3. The fuel injector as claimed in claim 1, wherein said drain valve and said injection control valve are in resilient interconnection.

4. The fuel injector as claimed in claim 3, wherein said drain valve and said injector control valve are interconnected by means of a spring arrangement.

5. The fuel injector as claimed in claim 1, including an abutment member in abutment with said spring, said abutment member defining said surface associated with said valve needle which is exposed to fuel pressure within said control chamber.

6. The fuel injector as claimed in claim 5, wherein said abutment member is reciprocable within a bore, said abutment member and said bore together defining at least a part of said restricted flow path between said supply passage and said control chamber.

7. The fuel injector as claimed in claim 5, wherein said abutment member is arranged such that, in use, when said injection control valve is closed, fuel leakage from said control chamber to said low pressure reservoir is minimized.

8. The fuel injector as claimed in claim 1, wherein said injector takes the form of a unit pump/injector.

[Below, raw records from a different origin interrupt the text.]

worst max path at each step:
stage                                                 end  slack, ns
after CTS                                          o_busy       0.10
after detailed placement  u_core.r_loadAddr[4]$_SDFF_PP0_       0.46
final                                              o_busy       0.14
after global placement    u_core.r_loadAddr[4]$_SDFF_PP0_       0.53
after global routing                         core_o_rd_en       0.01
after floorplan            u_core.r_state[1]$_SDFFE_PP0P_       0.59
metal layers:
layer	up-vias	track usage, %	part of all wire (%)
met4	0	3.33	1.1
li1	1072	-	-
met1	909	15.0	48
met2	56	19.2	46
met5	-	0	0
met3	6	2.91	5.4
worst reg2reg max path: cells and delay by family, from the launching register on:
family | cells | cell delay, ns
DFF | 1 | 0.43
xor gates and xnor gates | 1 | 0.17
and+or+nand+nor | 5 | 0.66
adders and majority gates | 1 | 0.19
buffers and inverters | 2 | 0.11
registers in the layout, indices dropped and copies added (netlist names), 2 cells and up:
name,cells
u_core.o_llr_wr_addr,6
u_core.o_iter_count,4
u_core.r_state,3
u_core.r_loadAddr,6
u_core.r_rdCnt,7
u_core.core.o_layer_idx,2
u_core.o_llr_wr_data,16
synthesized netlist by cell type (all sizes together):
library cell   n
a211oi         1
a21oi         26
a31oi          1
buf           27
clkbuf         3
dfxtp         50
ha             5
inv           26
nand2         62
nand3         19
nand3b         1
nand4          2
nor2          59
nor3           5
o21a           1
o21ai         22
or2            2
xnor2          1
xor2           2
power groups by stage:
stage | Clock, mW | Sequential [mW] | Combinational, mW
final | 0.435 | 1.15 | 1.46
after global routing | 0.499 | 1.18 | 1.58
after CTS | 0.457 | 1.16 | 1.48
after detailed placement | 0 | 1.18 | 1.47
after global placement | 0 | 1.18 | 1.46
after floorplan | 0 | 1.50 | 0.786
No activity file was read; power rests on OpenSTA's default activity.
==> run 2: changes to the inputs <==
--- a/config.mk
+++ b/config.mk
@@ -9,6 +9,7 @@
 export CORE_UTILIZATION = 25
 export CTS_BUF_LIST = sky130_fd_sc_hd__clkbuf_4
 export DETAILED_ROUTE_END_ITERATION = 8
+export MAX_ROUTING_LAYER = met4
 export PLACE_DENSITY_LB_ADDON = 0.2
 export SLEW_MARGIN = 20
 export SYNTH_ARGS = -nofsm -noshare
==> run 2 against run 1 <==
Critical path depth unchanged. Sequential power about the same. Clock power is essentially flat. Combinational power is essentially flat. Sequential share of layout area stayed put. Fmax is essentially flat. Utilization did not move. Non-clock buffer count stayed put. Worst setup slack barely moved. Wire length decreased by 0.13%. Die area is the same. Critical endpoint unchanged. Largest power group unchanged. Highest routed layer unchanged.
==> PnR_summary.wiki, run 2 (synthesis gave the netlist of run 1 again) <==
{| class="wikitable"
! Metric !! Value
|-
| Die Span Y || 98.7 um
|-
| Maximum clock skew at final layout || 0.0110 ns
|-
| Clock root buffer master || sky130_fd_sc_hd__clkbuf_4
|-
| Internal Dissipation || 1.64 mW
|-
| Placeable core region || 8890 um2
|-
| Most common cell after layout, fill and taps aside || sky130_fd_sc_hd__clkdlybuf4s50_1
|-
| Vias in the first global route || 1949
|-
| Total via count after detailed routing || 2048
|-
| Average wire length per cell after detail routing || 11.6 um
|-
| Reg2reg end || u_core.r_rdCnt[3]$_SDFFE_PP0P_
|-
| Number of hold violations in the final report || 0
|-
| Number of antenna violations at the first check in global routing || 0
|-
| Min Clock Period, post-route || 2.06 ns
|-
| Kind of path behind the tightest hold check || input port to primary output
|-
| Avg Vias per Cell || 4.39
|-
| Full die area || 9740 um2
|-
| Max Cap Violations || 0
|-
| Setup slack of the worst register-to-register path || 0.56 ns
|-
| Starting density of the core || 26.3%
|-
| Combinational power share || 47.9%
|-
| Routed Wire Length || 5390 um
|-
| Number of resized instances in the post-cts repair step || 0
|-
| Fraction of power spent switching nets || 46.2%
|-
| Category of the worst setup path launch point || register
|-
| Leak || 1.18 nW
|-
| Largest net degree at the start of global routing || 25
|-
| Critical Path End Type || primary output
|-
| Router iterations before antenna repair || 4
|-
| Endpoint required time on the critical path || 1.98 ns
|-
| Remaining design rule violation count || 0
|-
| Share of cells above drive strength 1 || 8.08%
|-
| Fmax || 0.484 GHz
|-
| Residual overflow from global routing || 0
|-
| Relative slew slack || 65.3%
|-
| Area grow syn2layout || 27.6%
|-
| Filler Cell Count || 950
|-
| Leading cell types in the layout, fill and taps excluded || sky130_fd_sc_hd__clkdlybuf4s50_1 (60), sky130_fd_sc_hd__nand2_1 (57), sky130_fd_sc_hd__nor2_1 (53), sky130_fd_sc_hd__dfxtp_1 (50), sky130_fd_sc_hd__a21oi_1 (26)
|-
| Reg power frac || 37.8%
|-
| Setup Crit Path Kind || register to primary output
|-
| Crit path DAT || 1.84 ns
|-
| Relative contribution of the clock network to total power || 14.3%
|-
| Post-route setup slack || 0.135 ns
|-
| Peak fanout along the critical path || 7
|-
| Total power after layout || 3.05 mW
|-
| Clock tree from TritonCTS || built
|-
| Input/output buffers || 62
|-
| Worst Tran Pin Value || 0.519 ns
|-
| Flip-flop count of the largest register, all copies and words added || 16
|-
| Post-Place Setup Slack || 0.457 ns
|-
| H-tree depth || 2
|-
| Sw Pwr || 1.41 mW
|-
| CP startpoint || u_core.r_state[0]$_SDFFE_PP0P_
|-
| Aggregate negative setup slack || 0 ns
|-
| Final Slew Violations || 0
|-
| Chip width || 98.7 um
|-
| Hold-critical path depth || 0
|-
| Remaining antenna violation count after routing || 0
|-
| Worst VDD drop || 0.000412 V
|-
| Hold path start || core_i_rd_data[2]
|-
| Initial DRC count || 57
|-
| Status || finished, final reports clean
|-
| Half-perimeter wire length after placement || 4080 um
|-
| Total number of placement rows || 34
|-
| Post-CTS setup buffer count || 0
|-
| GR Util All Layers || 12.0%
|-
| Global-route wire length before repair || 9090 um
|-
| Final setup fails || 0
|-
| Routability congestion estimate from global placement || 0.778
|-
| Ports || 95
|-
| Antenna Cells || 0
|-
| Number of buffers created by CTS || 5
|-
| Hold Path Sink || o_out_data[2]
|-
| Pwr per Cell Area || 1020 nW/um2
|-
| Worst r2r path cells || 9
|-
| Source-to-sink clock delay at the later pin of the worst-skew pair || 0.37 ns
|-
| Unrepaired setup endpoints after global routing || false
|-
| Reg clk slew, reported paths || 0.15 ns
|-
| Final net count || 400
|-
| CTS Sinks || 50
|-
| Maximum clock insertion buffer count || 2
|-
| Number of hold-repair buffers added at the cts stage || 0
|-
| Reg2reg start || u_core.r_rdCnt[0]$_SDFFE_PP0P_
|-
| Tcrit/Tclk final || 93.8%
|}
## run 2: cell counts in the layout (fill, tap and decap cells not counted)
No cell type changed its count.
--- config.mk ---
export PLATFORM = sky130hd
export DESIGN_NAME = boot_segment_loader
export DESIGN_NICKNAME = d
export VERILOG_FILES = /design/src/rtl/boot_pkg.sv /design/src/rtl/boot_desc_fifo.sv /design/src/rtl/boot_segment_loader.sv
export SDC_FILE = /design/constraint.sdc
export NUM_CORES = 1
export LEC_CHECK = 0
export BUFFER_PORTS_ARGS = -buffer_cell sky130_fd_sc_hd__buf_2
export CORE_ASPECT_RATIO = 1.1
export CORE_MARGIN = 4
export CORE_UTILIZATION = 50
export DETAILED_ROUTE_END_ITERATION = 10
export PLACE_DENSITY_LB_ADDON = 0.25
export SETUP_SLACK_MARGIN = 0.15
export SKIP_LAST_GASP = 1
export SLEW_MARGIN = 20
export SYNTH_ARGS = -nofsm -noshare
export SYNTH_HDL_FRONTEND = slang
export SYNTH_SLANG_ARGS = --single-unit
export TNS_END_PERCENT = 5
--- constraint.sdc ---
create_clock -name clk -period 3.6 [get_ports clk]
set_input_delay 0.36 -clock clk [delete_from_list [all_inputs] [get_ports clk]]
set_output_delay 0.36 -clock clk [all_outputs]
set_load 0.01 [all_outputs]
--- src/rtl/boot_pkg.sv ---
// Shared types and default sizing for the boot segment loader.
// No logic here; latency not applicable.
// No backpressure; types only.
package boot_pkg;

  typedef enum logic [1:0] {
    ST_IDLE   = 2'd0,
    ST_LOAD   = 2'd1,
    ST_STREAM = 2'd2,
    ST_DONE   = 2'd3
  } boot_state_t;

  localparam int DEF_ADDR_W = 8;
  localparam int DEF_LEN_W  = 32;
  localparam int DEF_DEPTH  = 4;

  // Width of one packed descriptor {addr, len}.
  function automatic int desc_w(input int addr_w, input int len_w);
    return addr_w + len_w;
  endfunction

endpackage

--- src/rtl/boot_desc_fifo.sv ---
// Circular descriptor queue with wrapping read/write pointers and sticky overflow flag.
// Push visible in count one cycle later; head is read combinationally.
// A push while full is dropped (sets ovf) unless a pop happens in the same cycle.
module boot_desc_fifo
  import boot_pkg::*;
#(
  parameter int DEPTH = DEF_DEPTH,
  parameter int W     = DEF_ADDR_W + DEF_LEN_W
) (
  input  logic                   clk,
  input  logic                   clr_n,
  input  logic                   clr,
  input  logic                   push,
  input  logic                   pop,
  input  logic [W-1:0]           din,
  output logic [W-1:0]           dout,
  output logic [$clog2(DEPTH):0] count,
  output logic                   full,
  output logic                   empty,
  output logic                   ovf
);

  localparam int PTR_W = $clog2(DEPTH);
  localparam int CNT_W = PTR_W + 1;

  logic [W-1:0]     mem_q [DEPTH];
  logic [W-1:0]     mem_d [DEPTH];
  logic [PTR_W-1:0] wr_ptr_q, wr_ptr_d;
  logic [PTR_W-1:0] rd_ptr_q, rd_ptr_d;
  logic [CNT_W-1:0] count_q, count_d;
  logic             ovf_q, ovf_d;
  logic             push_ok, pop_ok;

  assign full  = (count_q == CNT_W'(DEPTH));
  assign empty = (count_q == '0);
  assign count = count_q;
  assign dout  = mem_q[rd_ptr_q];
  assign ovf   = ovf_q;

  // Next-state: a full queue still accepts a push when the head leaves in the same cycle.
  always_comb begin
    mem_d    = mem_q;
    wr_ptr_d = wr_ptr_q;
    rd_ptr_d = rd_ptr_q;
    count_d  = count_q;
    ovf_d    = ovf_q;
    pop_ok   = pop && !empty;
    push_ok  = push && (!full || pop_ok);
    if (push_ok) begin
      mem_d[wr_ptr_q] = din;
      wr_ptr_d        = wr_ptr_q + PTR_W'(1);
    end
    if (pop_ok) begin
      rd_ptr_d = rd_ptr_q + PTR_W'(1);
    end
    if (push && !push_ok) begin
      ovf_d = 1'b1;
    end
    case ({push_ok, pop_ok})
      2'b10:   count_d = count_q + CNT_W'(1);
      2'b01:   count_d = count_q - CNT_W'(1);
      default: count_d = count_q;
    endcase
    if (clr) begin
      mem_d    = mem_q;
      wr_ptr_d = '0;
      rd_ptr_d = '0;
      count_d  = '0;
      ovf_d    = 1'b0;
    end
  end

  // State registers; storage contents are don't-care after a flush.
  always_ff @(posedge clk or negedge clr_n) begin
    if (!clr_n) begin
      for (int i = 0; i < DEPTH; i++) mem_q[i] <= '0;
      wr_ptr_q <= '0;
      rd_ptr_q <= '0;
      count_q  <= '0;
      ovf_q    <= 1'b0;
    end else begin
      mem_q    <= mem_d;
      wr_ptr_q <= wr_ptr_d;
      rd_ptr_q <= rd_ptr_d;
      count_q  <= count_d;
      ovf_q    <= ovf_d;
    end
  end

endmodule

--- src/rtl/boot_segment_loader.sv ---
// Drains queued {addr,len} descriptors into per-segment beat streams.
// First beat_valid two cycles after start (IDLE->LOAD->STREAM); zero-length segments are skipped.
// beat_addr/beat_idx hold while beat_valid && !beat_ready; pushes accepted in every state.
module boot_segment_loader
  import boot_pkg::*;
#(
  parameter int ADDR_W = DEF_ADDR_W,
  parameter int LEN_W  = DEF_LEN_W,
  parameter int DEPTH  = DEF_DEPTH
) (
  input  logic                   clk,
  input  logic                   clr_n,
  input  logic                   clr,
  input  logic                   wr_en,
  input  logic [ADDR_W-1:0]      addr_i,
  input  logic [LEN_W-1:0]       len_i,
  input  logic                   start,
  input  logic                   beat_ready,
  output logic                   beat_valid,
  output logic [ADDR_W-1:0]      beat_addr,
  output logic [LEN_W-1:0]       beat_idx,
  output logic                   beat_last,
  output logic [$clog2(DEPTH):0] count,
  output logic                   full,
  output logic                   empty,
  output logic                   busy,
  output logic                   done,
  output logic                   err,
  output logic                   ovf
);

  localparam int DW    = desc_w(ADDR_W, LEN_W);
  localparam int CNT_W = $clog2(DEPTH) + 1;

  boot_state_t       state_q, state_d;
  logic [ADDR_W-1:0] cur_addr_q, cur_addr_d;
  logic [LEN_W-1:0]  cur_len_q, cur_len_d;
  logic [LEN_W-1:0]  idx_q, idx_d;
  logic              vld_q, vld_d;
  logic              last_q, last_d;
  logic              done_q, done_d;
  logic              err_q, err_d;
  logic              busy_q, busy_d;
  logic              pop;
  logic [DW-1:0]     head;
  logic [ADDR_W-1:0] head_addr;
  logic [LEN_W-1:0]  head_len;

  assign head_addr = head[DW-1:LEN_W];
  assign head_len  = head[LEN_W-1:0];

  boot_desc_fifo #(
    .DEPTH(DEPTH),
    .W    (DW)
  ) u_fifo (
    .clk  (clk),
    .clr_n(clr_n),
    .clr  (clr),
    .push (wr_en),
    .pop  (pop),
    .din  ({addr_i, len_i}),
    .dout (head),
    .count(count),
    .full (full),
    .empty(empty),
    .ovf  (ovf)
  );

  assign beat_valid = vld_q;
  assign beat_addr  = cur_addr_q;
  assign beat_idx   = idx_q;
  assign beat_last  = last_q;
  assign busy       = busy_q;
  assign done       = done_q;
  assign err        = err_q;

  // Sequencer next-state: beat_last is precomputed so it is registered alongside beat_idx.
  always_comb begin
    state_d    = state_q;
    cur_addr_d = cur_addr_q;
    cur_len_d  = cur_len_q;
    idx_d      = idx_q;
    vld_d      = vld_q;
    last_d     = last_q;
    err_d      = 1'b0;
    pop        = 1'b0;
    case (state_q)
      ST_IDLE: begin
        if (start) begin
          if (empty) err_d   = 1'b1;
          else       state_d = ST_LOAD;
        end
      end
      ST_LOAD: begin
        pop        = 1'b1;
        cur_addr_d = head_addr;
        cur_len_d  = head_len;
        idx_d      = '0;
        if (head_len == '0) begin
          // Head leaves this cycle, so more work remains only if something is behind it.
          state_d = (count > CNT_W'(1)) ? ST_LOAD : ST_DONE;
        end else begin
          state_d = ST_STREAM;
          vld_d   = 1'b1;
          last_d  = (head_len == LEN_W'(1));
        end
      end
      ST_STREAM: begin
        if (vld_q && beat_ready) begin
          if (last_q) begin
            vld_d   = 1'b0;
            last_d  = 1'b0;
            state_d = empty ? ST_DONE : ST_LOAD;
          end else begin
            // idx_q <= cur_len-2 here, so idx+2 never wraps.
            idx_d  = idx_q + LEN_W'(1);
            last_d = ((idx_q + LEN_W'(2)) == cur_len_q);
          end
        end
      end
      default: begin
        state_d = ST_IDLE;
      end
    endcase
    if (clr) begin
      state_d    = ST_IDLE;
      cur_addr_d = '0;
      cur_len_d  = '0;
      idx_d      = '0;
      vld_d      = 1'b0;
      last_d     = 1'b0;
      err_d      = 1'b0;
      pop        = 1'b0;
    end
    done_d = (state_d == ST_DONE);
    busy_d = (state_d != ST_IDLE);
  end

  // Sequencer state and registered outputs.
  always_ff @(posedge clk or negedge clr_n) begin
    if (!clr_n) begin
      state_q    <= ST_IDLE;
      cur_addr_q <= '0;
      cur_len_q  <= '0;
      idx_q      <= '0;
      vld_q      <= 1'b0;
      last_q     <= 1'b0;
      done_q     <= 1'b0;
      err_q      <= 1'b0;
      busy_q     <= 1'b0;
    end else begin
      state_q    <= state_d;
      cur_addr_q <= cur_addr_d;
      cur_len_q  <= cur_len_d;
      idx_q      <= idx_d;
      vld_q      <= vld_d;
      last_q     <= last_d;
      done_q     <= done_d;
      err_q      <= err_d;
      busy_q     <= busy_d;
    end
  end

endmodule
**config.mk**
```make
export PLATFORM = sky130hd
export DESIGN_NAME = traffic_light_monitor
export DESIGN_NICKNAME = d
export VERILOG_FILES = /design/src/rtl/traffic_pkg.sv /design/src/rtl/light_channel.sv /design/src/rtl/traffic_light_monitor.sv
export SDC_FILE = /design/constraint.sdc
export NUM_CORES = 1
export LEC_CHECK = 0
export CORE_MARGIN = 5
export CORE_UTILIZATION = 30
export CTS_CLUSTER_DIAMETER = 100
export DETAILED_ROUTE_END_ITERATION = 10
export DONT_BUFFER_PORTS = 1
export PLACE_DENSITY_LB_ADDON = 0.15
export SYNTH_ARGS = -nofsm -noshare
export SYNTH_HDL_FRONTEND = slang
export SYNTH_SLANG_ARGS = --single-unit
export TNS_END_PERCENT = 10
```
**constraint.sdc**
```tcl
create_clock -name clk -period 2.6 [get_ports clk]
set_clock_uncertainty 0.05 [all_clocks]
set_input_delay 0.52 -clock clk [delete_from_list [all_inputs] [get_ports clk]]
set_output_delay 0.52 -clock clk [all_outputs]
set_load 0.02 [all_outputs]
```
File: config.mk
export PLATFORM = sky130hd
export DESIGN_NAME = gat_layer_scheduler
export DESIGN_NICKNAME = d
export VERILOG_FILES = /design/src/rtl/gat_layer_scheduler.sv
export SDC_FILE = /design/constraint.sdc
export NUM_CORES = 1
export LEC_CHECK = 0
export ABC_AREA = 1
export CAP_MARGIN = 10
export CORE_MARGIN = 4
export CORE_UTILIZATION = 58
export DETAILED_ROUTE_END_ITERATION = 12
export GPL_ROUTABILITY_DRIVEN = 0
export PLACE_DENSITY = 0.88
export SLEW_MARGIN = 20
export SYNTH_ARGS = -nofsm -noshare
export SYNTH_HDL_FRONTEND = slang
export SYNTH_SLANG_ARGS = --single-unit
File: constraint.sdc
create_clock -name clk -period 2.2 [get_ports clk]
set_input_delay 0.33 -clock clk [delete_from_list [all_inputs] [get_ports clk]]
set_output_delay 0.33 -clock clk [all_outputs]
set_load 0.1 [all_outputs]
File: src/rtl/gat_layer_scheduler.sv
// Layer sequencer for the GAT core: waits for BRAM loads, launches each layer,
// waits for core completion, and reports busy/done/timeout plus a run cycle count.
module gat_layer_scheduler #(
  parameter int NUM_LAYERS     = 2,
  parameter int TIMEOUT_CYCLES = 16777216,
  parameter int CYC_CNT_W      = 32,
  parameter int TMO_W          = 25
) (
  input  logic                 clk,
  input  logic                 rst_n,
  input  logic                 host_start,
  input  logic                 host_clear,
  input  logic                 h_data_bram_load_done,
  input  logic                 h_node_info_bram_load_done,
  input  logic                 wgt_bram_load_done,
  input  logic                 core_ready,
  output logic                 gat_layer,
  output logic                 core_start,
  output logic                 wgt_reload_req,
  output logic                 busy,
  output logic                 done,
  output logic                 err_timeout,
  output logic                 layer_idx,
  output logic [CYC_CNT_W-1:0] run_cycles
);

  typedef enum logic [2:0] {
    S_IDLE, S_WAIT_LOAD, S_START, S_RUN, S_NEXT, S_DONE, S_ERR
  } state_t;

  localparam logic [TMO_W-1:0]     TMO_LAST   = TMO_W'(TIMEOUT_CYCLES - 1);
  localparam logic [CYC_CNT_W-1:0] CYC_MAX    = '1;
  localparam logic                 LAST_LAYER = 1'(NUM_LAYERS - 1);

  state_t                 r_state;
  logic                   r_gat_layer;
  logic                   r_core_start;
  logic                   r_wgt_reload_req;
  logic                   r_busy;
  logic                   r_done;
  logic                   r_err_timeout;
  logic                   r_layer_idx;
  logic [CYC_CNT_W-1:0]   r_run_cycles;
  logic [TMO_W-1:0]       r_wd;
  logic                   r_wgt_arm;
  logic                   r_rdy_arm;

  logic w_h_loaded;
  logic w_loads_ok;
  logic w_active;

  assign w_h_loaded = h_data_bram_load_done & h_node_info_bram_load_done;
  // Later layers need a fresh low->high on the weight flag, not the stale high
  // left over from the previous layer's load.
  assign w_loads_ok = w_h_loaded & wgt_bram_load_done &
                      ((r_layer_idx == 1'b0) | r_wgt_arm);
  assign w_active   = (r_state == S_WAIT_LOAD) | (r_state == S_START) |
                      (r_state == S_RUN)       | (r_state == S_NEXT);

  always_ff @(posedge clk or negedge rst_n) begin
    if (!rst_n) begin
      r_state          <= S_IDLE;
      r_gat_layer      <= 1'b0;
      r_core_start     <= 1'b0;
      r_wgt_reload_req <= 1'b0;
      r_busy           <= 1'b0;
      r_done           <= 1'b0;
      r_err_timeout    <= 1'b0;
      r_layer_idx      <= 1'b0;
      r_run_cycles     <= '0;
      r_wd             <= '0;
      r_wgt_arm        <= 1'b0;
      r_rdy_arm        <= 1'b0;
    end else if (host_clear) begin
      r_state          <= S_IDLE;
      r_gat_layer      <= 1'b0;
      r_core_start     <= 1'b0;
      r_wgt_reload_req <= 1'b0;
      r_busy           <= 1'b0;
      r_done           <= 1'b0;
      r_err_timeout    <= 1'b0;
      r_layer_idx      <= 1'b0;
      r_run_cycles     <= '0;
      r_wd             <= '0;
      r_wgt_arm        <= 1'b0;
      r_rdy_arm        <= 1'b0;
    end else begin
      r_core_start <= 1'b0;
      if (w_active && (r_run_cycles != CYC_MAX))
        r_run_cycles <= r_run_cycles + 1'b1;

      case (r_state)
        S_IDLE, S_DONE, S_ERR: begin
          if (host_start) begin
            r_state          <= S_WAIT_LOAD;
            r_layer_idx      <= 1'b0;
            r_gat_layer      <= 1'b0;
            r_run_cycles     <= '0;
            r_done           <= 1'b0;
            r_err_timeout    <= 1'b0;
            r_busy           <= 1'b1;
            r_wgt_arm        <= 1'b0;
            r_wgt_reload_req <= 1'b0;
          end
        end
        S_WAIT_LOAD: begin
          if ((r_layer_idx != 1'b0) && !wgt_bram_load_done)
            r_wgt_arm <= 1'b1;
          if (w_loads_ok) begin
            r_state          <= S_START;
            r_core_start     <= 1'b1;
            r_wgt_reload_req <= 1'b0;
          end
        end
        S_START: begin
          r_wd      <= '0;
          r_rdy_arm <= 1'b0;
          r_state   <= S_RUN;
        end
        S_RUN: begin
          // Completion is checked first so it beats a coincident timeout.
          if (r_rdy_arm && core_ready) begin
            r_state <= S_NEXT;
          end else if (r_wd == TMO_LAST) begin
            r_state       <= S_ERR;
            r_err_timeout <= 1'b1;
            r_busy        <= 1'b0;
          end else begin
            r_wd <= r_wd + 1'b1;
            if (!core_ready) r_rdy_arm <= 1'b1;
          end
        end
        S_NEXT: begin
          if (r_layer_idx == LAST_LAYER) begin
            r_state <= S_DONE;
            r_done  <= 1'b1;
            r_busy  <= 1'b0;
          end else begin
            r_state          <= S_WAIT_LOAD;
            r_layer_idx      <= r_layer_idx + 1'b1;
            r_gat_layer      <= r_layer_idx + 1'b1;
            r_wgt_arm        <= 1'b0;
            r_wgt_reload_req <= 1'b1;
          end
        end
        default: r_state <= S_IDLE;
      endcase
    end
  end

  assign gat_layer      = r_gat_layer;
  assign core_start     = r_core_start;
  assign wgt_reload_req = r_wgt_reload_req;
  assign busy           = r_busy;
  assign done           = r_done;
  assign err_timeout    = r_err_timeout;
  assign layer_idx      = r_layer_idx;
  assign run_cycles     = r_run_cycles;

endmodule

9. A method of operating a fuel injector including a valve needle configured to be biased by a spring into engagement with a seating, the valve needle having a surface configured to be exposed to fuel pressure within a control chamber, restricted communication structure providing a restricted flow path between a supply passage and said control chamber, a drain valve controlling communication between said supply passage and a low pressure reservoir, an injection control valve controlling communication between said control chamber and said low pressure reservoir, said drain valve and said injection control valve being moveable under the control of a single electromagnetic actuator including an armature common to both valves, said injection control valve, said drain valve, and said actuator being arranged such that at rest, said injection control valve and said drain valve are open, when the actuator is energized to a first, relatively low energization level said drain valve is closed and said injection control valve is open, and when said actuator is energized to a second, higher energization level, said drain valve and said injection control valve are both closed, the method comprising the steps of:energizing said actuator to its second, higher level to close said drain and injection control valves when pressurization of fuel is to commence; allowing the energization level of said actuator to fall to its first level to allow said injection control valve to open when injection is to commence; and de-energizing said actuator to allow said drain valve to open when injection is to terminate.

10. The method as claimed in claim 9, wherein the step of allowing said energization level of said actuator to fall includes the step of positively driving said actuator to said first energization level by reversing the polarity of connections between an actuator supply and said actuator.

11. The method as claimed in claim 10, including the step of interrupting fuel injection following energization of said actuator to its first energization level by energizing said actuator to said second energization level to close said injector control valve so as to pressurize said control chamber to an extent sufficient to cause said valve needle to return into engagement with its seating without significantly de-pressurizing fuel within said supply passage, thereby providing a pilot injection of fuel subsequent to a main injection of fuel.

12. The fuel injector as claimed in claim 6, wherein said abutment member is arranged such that, in use, when said injection control valve is closed, fuel leakage from said control chamber to said low pressure reservoir is minimized.